IIRC, after the thorough scrub you should leave it covered in the gray BKF paste for 24 hours. Then wash it off, dry, and leave it exposed to air for a few hours. Hope someone can back this up.

You have me interested.
NOT for my stainless brewing items, I do use BKF and Oxiclean already.

I have some stainless bolts on my motorcycle that are not looking all that great. I will have to give BKF a try. Not sure why I didn't think of it before now.
 
if it's a brew bucket with volume marks running up it, keep the BKF off of the markings, it will make them fade.
 
starsan works too. I swear in the SS videos they reccomend not using BKF? Something about it eating away the volume etchings inside?
 
You have me interested.
NOT for my stainless brewing items, I do use BKF and Oxiclean already.

I have some stainless bolts on my motorcycle that are not looking all that great. I will have to give BKF a try. Not sure why I didn't think of it before now.

That should work. Just don't get it on anything else as it's very abrasive and the acid will attack paint surfaces etc. Maybe mask those areas.

I have a fridge and dishwasher with stainless fronts. I also brew in the kitchen, and the dishwasher front always seems to get the brunt, splashed and dripped on with everything, wort, beer, Starsan, you name it.

Recommended for cleaning the SS fronts is this "stainless cleaner" from Weiman (it's a spray...), and regardless of how much I put on or elbow grease I waste on it, it doesn't get either surface even near clean. Then I started using BKF on the dishwasher front, what was there to lose? Well and behold, a good scrub using a soft damp cloth with liberal amounts of BKF does the job. It takes a bit of work but man, does it pay off: Spotless and shiny! The fridge is a little easier target. To finish it off I then put a little of that spray on as it does enhance the shine.
 
Bar keepers friend is a cleaner, brightener, and rust remover for stainless steel. It works great. But it does not technically passivate and BKF does not to my knowledge make any official claims that it does, unless maybe someone can prove me wrong on that. I am pretty sure they are well aware that their product does not passivate so they don't make that claim.

The ASTM standard A967 which defines passivation only recognizes nitric and citric acid as passivators, not oxalic acid. Furthermore, Coors did a study a few decades back using nitric, citric, oxalic, and a few other acids and concluded that citric did the best job of removing free iron, creating the best passive layer and minimizing the taste of iron in beer.
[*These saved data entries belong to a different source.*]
[src/flat_wrapper.sv]
// flat-port wrapper written by rule: the top's interface ports become plain ports
module oserdes_load_ctrl_flat import oserdes_ctrl_pkg::*;
#(
  parameter int unsigned      WIDTH       = 4,
  parameter int unsigned      LOCK_SETTLE = 16,
  parameter int unsigned      RST_CYCLES  = 4,
  parameter int unsigned      LOAD_PERIOD = 2,
  parameter logic [WIDTH-1:0] IDLE_WORD   = '0
)
  (CLK, RST, PLL_LOCK, bus_DATA_IN, bus_DATA_VALID, bus_DATA_READY, bus_SERDES_D, bus_LOAD_WORD, bus_SERDES_RST, bus_LINK_UP, bus_UNDERRUN_CNT);
  oserdes_load_ctrl_if #(.WIDTH(WIDTH)) bus_i ();
  input  logic CLK;
  input  logic RST;
  input  logic PLL_LOCK;
  input wire logic [$bits(bus_i.DATA_IN)-1:0] bus_DATA_IN;
  input wire logic [$bits(bus_i.DATA_VALID)-1:0] bus_DATA_VALID;
  output wire logic [$bits(bus_i.DATA_READY)-1:0] bus_DATA_READY;
  output wire logic [$bits(bus_i.SERDES_D)-1:0] bus_SERDES_D;
  output wire logic [$bits(bus_i.LOAD_WORD)-1:0] bus_LOAD_WORD;
  output wire logic [$bits(bus_i.SERDES_RST)-1:0] bus_SERDES_RST;
  output wire logic [$bits(bus_i.LINK_UP)-1:0] bus_LINK_UP;
  output wire logic [$bits(bus_i.UNDERRUN_CNT)-1:0] bus_UNDERRUN_CNT;
  assign bus_i.DATA_IN = bus_DATA_IN;
  assign bus_i.DATA_VALID = bus_DATA_VALID;
  assign bus_DATA_READY = bus_i.DATA_READY;
  assign bus_SERDES_D = bus_i.SERDES_D;
  assign bus_LOAD_WORD = bus_i.LOAD_WORD;
  assign bus_SERDES_RST = bus_i.SERDES_RST;
  assign bus_LINK_UP = bus_i.LINK_UP;
  assign bus_UNDERRUN_CNT = bus_i.UNDERRUN_CNT;
  oserdes_load_ctrl #(.WIDTH(WIDTH), .LOCK_SETTLE(LOCK_SETTLE), .RST_CYCLES(RST_CYCLES), .LOAD_PERIOD(LOAD_PERIOD), .IDLE_WORD(IDLE_WORD)) u_core (.CLK(CLK), .RST(RST), .PLL_LOCK(PLL_LOCK), .bus(bus_i));
endmodule
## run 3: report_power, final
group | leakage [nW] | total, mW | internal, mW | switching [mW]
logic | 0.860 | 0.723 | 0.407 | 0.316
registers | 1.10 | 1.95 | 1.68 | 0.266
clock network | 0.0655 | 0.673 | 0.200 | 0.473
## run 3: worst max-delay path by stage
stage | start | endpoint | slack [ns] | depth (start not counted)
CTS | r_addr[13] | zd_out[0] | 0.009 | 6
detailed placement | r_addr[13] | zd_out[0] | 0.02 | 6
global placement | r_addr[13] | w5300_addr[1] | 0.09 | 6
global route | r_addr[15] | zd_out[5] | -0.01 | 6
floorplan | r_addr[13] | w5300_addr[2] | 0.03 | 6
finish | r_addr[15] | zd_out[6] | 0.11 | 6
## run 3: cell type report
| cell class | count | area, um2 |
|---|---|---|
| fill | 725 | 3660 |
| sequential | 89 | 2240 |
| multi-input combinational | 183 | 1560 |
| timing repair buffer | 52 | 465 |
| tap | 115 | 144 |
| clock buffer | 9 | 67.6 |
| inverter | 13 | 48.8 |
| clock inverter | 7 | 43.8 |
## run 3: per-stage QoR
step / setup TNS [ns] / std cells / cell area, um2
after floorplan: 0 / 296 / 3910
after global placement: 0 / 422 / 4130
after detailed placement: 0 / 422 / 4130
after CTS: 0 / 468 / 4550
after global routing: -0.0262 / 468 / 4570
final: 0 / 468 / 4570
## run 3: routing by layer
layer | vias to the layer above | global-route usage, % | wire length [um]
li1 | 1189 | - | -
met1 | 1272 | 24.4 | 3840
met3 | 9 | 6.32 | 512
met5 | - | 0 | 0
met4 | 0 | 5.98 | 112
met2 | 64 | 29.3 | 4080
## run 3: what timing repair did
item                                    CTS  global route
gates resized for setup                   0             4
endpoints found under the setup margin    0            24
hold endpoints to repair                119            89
==> config.mk <==
export PLATFORM = sky130hd
export DESIGN_NAME = ant_steer
export DESIGN_NICKNAME = d
export VERILOG_FILES = /design/src/rtl/ant_steer.sv
export SDC_FILE = /design/constraint.sdc
export NUM_CORES = 1
export LEC_CHECK = 0
export ABC_AREA = 1
export BUFFER_PORTS_ARGS = -buffer_cell sky130_fd_sc_hd__buf_2
export CORE_MARGIN = 4
export CORE_UTILIZATION = 45
export CTS_CLUSTER_SIZE = 16
export DETAILED_ROUTE_END_ITERATION = 7
export PLACE_DENSITY = 0.67
export SYNTH_ARGS = -nofsm -noshare
export SYNTH_HDL_FRONTEND = slang
export SYNTH_SLANG_ARGS = --single-unit
==> constraint.sdc <==
create_clock -name Clk -period 3.5 [get_ports Clk]
set_input_delay 0.35 -clock Clk [delete_from_list [all_inputs] [get_ports Clk]]
set_output_delay 0.35 -clock Clk [all_outputs]
set_load 0.01 [all_outputs]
I don't know where that Coors paper is available online, but I received a copy of it when I talked to Stellar Solutions about their CitriSurf products.

TLDR: if you like using Bar Keepers Friend and it works for you when cleaning your stainless, that is great. But you are not technically passivating it.
 

He is right that you can use oxalic acid to scour down to bare metal. Alas, scouring down to bare metal still leaves a certain percent of iron because stainless steel is partially composed of iron. It will partially passivate, but not where the bits of surface iron are. Citric acid is a chelating agent which selectively removes iron from stainless to form iron citrate in solution. This leaves behind a chromium enriched layer on the stainless which interacts with the air to form chromium oxide - the passive layer. Oxalic acid is great at removing iron oxide (rust), but not as good at chelating regular iron. That is why passivation should be done with citric acid. Nitric acid removes iron but it is strong enough to also remove chromium, so it doesn't make as good of a chromium enriched surface. There are NO actual passivation standards that specify oxalic acid, nor phosphoric acid, nor any other acid besides citric or nitric.
 
Oxalic acid is a chelating agent that is used to remove iron from, for example, quartz crystals. Now whether it is as good a chelating agent for iron as citric acid or EDTA or any other chelating agent I can't say. It is certainly more toxic than citric acid.
 
It is certainly more toxic than citric acid.

Good point! One of the great things about citric acid is that it is very mild and non-toxic. It is the natural organic acid found in oranges and other citrus fruits, after all. Burns like a bugger if you get it in a cut, but very safe to work with.